Türkei

Istanbul: Schmelztiegel der Religionen

Die Blaue Moschee am Goldenen Horn von Istanbul. Foto: vedatzorluer/www.pixabay.de

Die Metropole wird zurzeit von Touristen gemieden, bleibt aber ein spannendes Ziel

Das Lieblingsprojekt von Staatspräsident Recep Tayyip Erdogan ist nicht mehr zu übersehen: Auf Istanbuls asiatischer Bosporusseite entsteht derzeit eine Moschee mit den höchsten Minaretten der Welt und mit Platz für 50.000 Gläubige. 

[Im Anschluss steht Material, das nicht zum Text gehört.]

### src/rtl/clk_mon_even.sv
// clk_mon_even: measures high/low phases of a divided clock, flags bad phases, tracks lock and stuck clock.
// Define CLK_MON_SYNC_EN to pass clk_in through a 2-flop synchronizer so it may be asynchronous to clk.
module clk_mon_even #(
  parameter int EXP_HALF = 4,
  parameter int TOL      = 0,
  parameter int LOCK_CNT = 4,
  parameter int WID      = 8
) (
  input  logic           clk,
  input  logic           rst,
  input  logic           clk_in,
  output logic [WID-1:0] half_len,
  output logic           len_vld,
  output logic           err,
  output logic           locked,
  output logic           stuck
);
  localparam int GW = $clog2(LOCK_CNT + 1);
  localparam logic [GW-1:0] LC = GW'(LOCK_CNT);
  localparam logic [WID:0] MAX = {1'b0, {WID{1'b1}}};
  localparam logic [WID+1:0] E2 = (WID+2)'(EXP_HALF);
  localparam logic [WID+1:0] T2 = (WID+2)'(TOL);
  typedef enum logic [1:0] {WAIT, MEAS, LOCK} state_t;
  state_t state, state_d;
  logic sig, prev, edg, sat, ok;
  logic [WID-1:0] cnt, len_s, half_d;
  logic [WID:0] len;
  logic [WID+1:0] l2;
  logic [GW-1:0] good, good_d, good_inc;
  logic vld_d, err_d, stuck_d;
`ifdef CLK_MON_SYNC_EN
  logic [1:0] sync;
  always_ff @(posedge clk or negedge rst)
    if (!rst) sync <= '0;
    else sync <= {sync[0], clk_in};
  assign sig = sync[1];
`else
  assign sig = clk_in;
`endif
  assign edg = sig ^ prev;
  assign sat = cnt == {WID{1'b1}};
  assign len = {1'b0, cnt} + (WID+1)'(1);
  assign len_s = len > MAX ? {WID{1'b1}} : len[WID-1:0];
  // Shifting the lower bound onto the measured side keeps a zero bound from clamping below zero.
  assign l2 = {2'b00, len_s};
  assign ok = (l2 + T2 >= E2) && (l2 <= E2 + T2);
  assign good_inc = good == LC ? good : good + GW'(1);
  always_comb begin
    state_d = state;
    good_d = good;
    stuck_d = stuck;
    vld_d = 1'b0;
    err_d = 1'b0;
    half_d = half_len;
    if (edg) begin
      stuck_d = 1'b0;
      if (state == WAIT) state_d = MEAS;
      else begin
        vld_d = 1'b1;
        half_d = len_s;
        if (ok) begin
          good_d = good_inc;
          if (state == MEAS && good_inc == LC) state_d = LOCK;
        end else begin
          err_d = 1'b1;
          good_d = '0;
          state_d = MEAS;
        end
      end
    end else if (sat) begin
      stuck_d = 1'b1;
      good_d = '0;
      state_d = WAIT;
    end
  end
  always_ff @(posedge clk or negedge rst)
    if (!rst) begin
      state <= WAIT;
      prev <= 1'b0;
      cnt <= '0;
      good <= '0;
      half_len <= '0;
      len_vld <= 1'b0;
      err <= 1'b0;
      locked <= 1'b0;
      stuck <= 1'b0;
    end else begin
      state <= state_d;
      prev <= sig;
      cnt <= edg ? '0 : sat ? cnt : cnt + WID'(1);
      good <= good_d;
      half_len <= half_d;
      len_vld <= vld_d;
      err <= err_d;
      locked <= state_d == LOCK;
      stuck <= stuck_d;
    end
endmodule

Auch ohne das Bauwerk mit vier über 100 Meter hohen Minaretten ist der Islam in den vergangenen Jahren deutlich präsenter geworden in einer Stadt, die lange Zeit als Trendziel galt und von Touristen überrannt wurde. Es wäre allerdings falsch, Istanbul nur darauf festzulegen. Denn die Stadt ist auch heute noch ein spannender Schmelztiegel der Religionen. Und: Kopftücher sind osmanische Tradition, schwarzverschleierte Frauen hingegen sind meistens keine Einheimischen, sondern Araberinnen.

Ostergrüße von Erdogan

Vom Schmelztiegel der Religionen zeugen nicht nur unzählige Kirchen und Synagogen, sondern auch viele intakte Gemeinden wie das Ökumenische Patriarchat von Konstantinopel mit seinen griechischen Priestern und Großarchimandrit Vissarion Komzias. Er ist das Oberhaupt von rund 6.000 griechisch-orthodoxen Christen in Istanbul und erhält jedes Jahr sogar Ostergrüße vom Präsidenten und vom Premierminister der Türkei. Seine Kirche ist offen für alle: „Jeder kann kommen und beten“, sagt Komzias. 

Das gilt auch für das armenisch-apostolische Patriarchat unter dem Vorsitz von Bischof Sahak Mashalian: 33 Kirchen in Istanbul gehören zu seinem Reich, besucht werden sie jedes Jahr von über 50.000 Gläubigen. Sitz und Kathedrale des Patriarchen befinden sich im Viertel Kumkapi im Istanbuler Stadtteil Eminönü.

Von außen kaum erkennbar ist dagegen die Neve-Shalom-Synagoge im Galataviertel. Allen Vorurteilen zum Trotz berichtet Rabbi Ishac Alaluf von einem normalen, unproblematischen Gemeindeleben mit guten Beziehungen zur Regierung. Verblüffend auch: Vier von zehn Gläubigen heiraten Angehörige anderer Religionen.

„Rabbis und Priester im Gebiet meiner 51 Moscheen machen mich glücklich“, gesteht Mustafa Bilgic, Mufti des Stadtteils Sisli, unter Verweis auf Jesus und Moses als Propheten neben Mohammed. 

Ramadan-Essen in der Synagoge

Stolz berichtet er, dass jede seiner Moscheegemeinden vier bis fünf Flüchtlingsfamilien versorgt. Hasspredigern spricht er den wissenschaftlichen Hintergrund ab. „Sie werden erst verwarnt, dann versetzt. Bisher hat noch keiner weitergemacht“, erläutert er sein Rezept.

Wie gut verschiedene Religionen in Istanbul miteinander auskommen, zeigt Kuzguncuk auf der asiatischen Seite. Obwohl nur noch acht Juden in dem Stadtteil leben, sind die Gottesdienste gut besucht. Richtig eng wird es zum Ramadan-Essen: Dann kommen 250 Gläubige, darunter Moslems und armenisch-orthodoxe Christen, zum Feiern in die Synagoge.